Budget 2026 : hausse des impôts et année blanche pour les investissements
Budget 2026 : hausse des impôts et année blanche

Le conseil municipal a voté le budget de fonctionnement 2026, marqué par une augmentation de la fiscalité locale et une année blanche pour les investissements. Cette stratégie, jugée nécessaire par la majorité, a été dénoncée par l'opposition moneinchonne.

Un débat tendu

Point majeur à l'ordre du jour du conseil municipal du jeudi 30 avril, le budget de fonctionnement 2026 a donné lieu à un débat « à fleuret moucheté » entre la majorité et la minorité.

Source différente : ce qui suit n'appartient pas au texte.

What follows belongs to an exercise in optimizing a design on an open flow for small area; a production flow would make more cautious choices. At most, simulation tests tie the RTL to the original design; equivalence was not proved. Function not checked in run 2: the RTL went through the layout flow alone. The clock port is modelled as an ideal driver, which makes a skipped or thinned clock tree look cheaper than it is; a real chip needs a root buffer or a tree. No activity file was given, so power comes from the tool's default toggle rates.

## flow/design.v (module list and top-level ports; edited modules follow where they fit)
// module FIR: 907 lines
// module fa: 4 lines
// module mx: 3 lines
// module mx1: 3 lines
// module ctl: 4 lines
// module ha: 4 lines
// module aoi21: 3 lines
// module nand2: 3 lines
// module nor2: 3 lines
// module oai21: 3 lines
module FIR(
	input				clk,
	input				rst_n,
	input				clk_en,
	input  [15:0]	filter_in,
	output [15:0]	filter_out
);
  // ...
==> flow/flow/run.sh <==
#!/bin/bash
# Layout: the standard ORFS flow (standard.sh), with these changes passed to ORFS
# through its own variables and step hooks:
#  - the ports are buffered with the smallest buffer (buf_1) instead of the flow's default;
#  - clock tree synthesis uses clkbuf_8 buffers and inserts no dummy loads;
#  - useful skew: the output registers out[*] are clocked from the root of the clock tree
#    through a chain of delay cells (flow/skew_cts.tcl, after clock tree synthesis), which
#    gives the paths from the delay line into them more time; before clock tree synthesis
#    the same skew is given to the timing-driven steps as ideal clock latency
#    (flow/skew_pre.tcl).  The paths from out[*] to the ports have ample slack.
# The full output of the flow goes to flow.log in this folder; ORFS keeps each step's log
# under orfs/logs/.
set -euo pipefail
HERE=$(pwd)
export BUFFER_PORTS_ARGS="-buffer_cell sky130_fd_sc_hd__buf_1"
export CTS_ARGS="-sink_clustering_enable -repair_clock_nets -buf_list sky130_fd_sc_hd__clkbuf_8 -dont_use_dummy_load"
export SKEW_CHAIN="dlygate4sd3_1 dlygate4sd3_1 dlygate4sd3_1 clkbuf_8"
export SKEW_SEL_NDLY=1
export SKEW_IDEAL_NS=1.75
export PRE_FLOORPLAN_TCL=$HERE/flow/skew_pre.tcl
export POST_CTS_TCL=$HERE/flow/skew_cts.tcl
export SKIP_CTS_REPAIR_TIMING=1
bash standard.sh > flow.log 2>&1
==> flow/flow/skew_cts.tcl <==
# Hook after clock tree synthesis: clock the output registers out[*] through a chain of delay
# cells from the root of the clock tree, so the long path from the delay line into them gets
# more time (useful skew between registers; the paths from out[*] to the ports have room).
# Then legalize and repair timing as the CTS step would.
set block [ord::get_db_block]
set db [ord::get_db]
set flops {}
foreach inst [$block getInsts] {
  if { [string match "out*" [$inst getName]] && [string match "sky130_fd_sc_hd__df*" [[$inst getMaster] getName]] } {
    lappend flops $inst
  }
}
puts "skew: [llength $flops] output registers"
set pins {}
foreach f $flops { lappend pins [get_pins -of_objects [get_cells [$f getName]] -filter "name == CLK"] }
unset_clock_latency $pins
set root [$block findInst clkbuf_0_clk]
set prev [[$root findITerm X] getNet]
set cx 0
set cy 0
foreach f $flops {
  set loc [$f getLocation]
  set cx [expr {$cx + [lindex $loc 0]}]
  set cy [expr {$cy + [lindex $loc 1]}]
}
set cx [expr {int($cx / [llength $flops])}]
set cy [expr {int($cy / [llength $flops])}]
set chain {}
foreach c $::env(SKEW_CHAIN) { lappend chain sky130_fd_sc_hd__$c }
set i 0
foreach mname $chain {
  set inst [odb::dbInst_create $block [$db findMaster $mname] "skew_cell$i"]
  set net [odb::dbNet_create $block "skew_clk$i"]
  $net setSigType CLOCK
  [$inst findITerm A] connect $prev
  [$inst findITerm X] connect $net
  $inst setLocation $cx $cy
  $inst setPlacementStatus PLACED
  set prev $net
  incr i
}
set oldnets {}
foreach f $flops {
  set it [$f findITerm CLK]
  lappend oldnets [$it getNet]
  $it disconnect
  $it connect $prev
}
# clock buffers left without loads are removed
foreach n [lsort -unique $oldnets] {
  set nloads 0
  foreach it [$n getITerms] {
    if { [$it isInputSignal] } { incr nloads }
  }
  if { $nloads == 0 } {
    set drv [$n getFirstOutput]
    if { $drv != "NULL" } {
      set bi [$drv getInst]
      puts "skew: removing clock buffer [$bi getName] left without loads"
      odb::dbInst_destroy $bi
    }
    odb::dbNet_destroy $n
  }
}
# The select signals of the output registers' multiplexers (ld_o, hold_o) come from the
# clk_en input and the clr register, which are timed on the normal clock: delay each of
# them once, at its driver, instead of leaving the hold repair to pad every load.
foreach nname {ld_o hold_o} {
  set net [$block findNet $nname]
  if { $net == "NULL" } { continue }
  set loads {}
  foreach it [$net getITerms] {
    if { [$it isInputSignal] } { lappend loads $it }
  }
  set prev $net
  for {set k 0} {$k < $::env(SKEW_SEL_NDLY)} {incr k} {
    set inst [odb::dbInst_create $block [$db findMaster sky130_fd_sc_hd__dlygate4sd3_1] "skewsel_${nname}_c$k"]
    set n2 [odb::dbNet_create $block "skewsel_${nname}_n$k"]
    [$inst findITerm A] connect $prev
    [$inst findITerm X] connect $n2
    set drv [$net getFirstOutput]
    set loc [[$drv getInst] getLocation]
    $inst setLocation [lindex $loc 0] [lindex $loc 1]
    $inst setPlacementStatus PLACED
    set prev $n2
  }
  foreach it $loads {
    $it disconnect
    $it connect $prev
  }
}
global_connect
set_placement_padding -global \
  -left $::env(CELL_PAD_IN_SITES_DETAIL_PLACEMENT) \
  -right $::env(CELL_PAD_IN_SITES_DETAIL_PLACEMENT)
detailed_placement
estimate_parasitics -placement
report_clock_skew
report_checks -path_delay min -format end -group_path_count 60 -endpoint_path_count 1
report_checks -path_delay min -through [get_pins -of_objects [get_cells out*] -filter "name == D"] -format full -group_path_count 1
repair_timing_helper
detailed_placement
check_placement -verbose
report_checks -path_delay max -format end -group_path_count 3
report_checks -path_delay min -format end -group_path_count 3
==> flow/flow/skew_pre.tcl <==
# Hook before floorplanning: the output registers will be clocked late (see skew_cts.tcl);
# tell the timing-driven steps before clock tree synthesis about it as ideal clock latency.
set skew_pins {}
foreach inst [get_cells *] {
  set ref [get_property $inst ref_name]
  if { [string match "out*" [get_property $inst name]] && [string match "sky130_fd_sc_hd__df*" $ref] } {
    lappend skew_pins [get_pins -of_objects $inst -filter "name == CLK"]
  }
}
puts "skew: [llength $skew_pins] output registers get ideal clock latency $::env(SKEW_IDEAL_NS) ns"
set_clock_latency $::env(SKEW_IDEAL_NS) $skew_pins
==> flow/standard.sh <==
#!/bin/bash
# synth_recipe.tcl (not shown) runs the flow's synth.tcl, then flattens the netlist and writes it again
# the make line also repeats each setting of config.mk as NAME=value (left out here)
make -C /OpenROAD-flow-scripts/flow DESIGN_CONFIG=/design/flow/config.mk WORK_HOME=/design/flow/orfs CLKGATE_MAP_FILE= SYNTH_SCRIPT=/design/flow/synth_recipe.tcl "${@:-finish}"
==> flow/config.mk <==
export PLATFORM = sky130hd
export DESIGN_NAME = FIR
export DESIGN_NICKNAME = FIR
export VERILOG_FILES = /design/flow/design.v
export SDC_FILE = /design/flow/constraint.sdc
export NUM_CORES = 4
export LEC_CHECK = 0
export CAP_MARGIN = 20
export CORE_MARGIN = 2
export CORE_UTILIZATION = 40
export HOLD_SLACK_MARGIN = 0.1
export SLEW_MARGIN = 20
export SYNTH_HIERARCHICAL = 1
==> flow/constraint.sdc <==
create_clock -name core_clock -period 6.0 [get_ports {clk}]
set_input_delay 1.2000 -clock core_clock [delete_from_list [all_inputs] [get_ports {clk}]]
set_output_delay 1.2000 -clock core_clock [all_outputs]
set_load 0.01 [all_outputs]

Au préalable, Yves Salanave-Péhé, maire de la commune, a présenté les orientations budgétaires selon « un scénario au fil de l'eau » qui fait apparaître « une épargne nette négative, dès 2026 », compte tenu de dépenses imprévues.

Des mesures drastiques

Face à cette situation qualifiée de « dramatique » par le maire, la majorité entend jouer sur deux leviers : l'investissement, frappé « d'une année blanche », et la section de fonctionnement, qui s'élève à 4 688 568 euros. Celle-ci est marquée par « une baisse des dépenses » de 11 % par rapport à 2025 et la « dynamisation des recettes » via la hausse des impôts locaux, qui doit entraîner 120 000 euros de gain supplémentaire.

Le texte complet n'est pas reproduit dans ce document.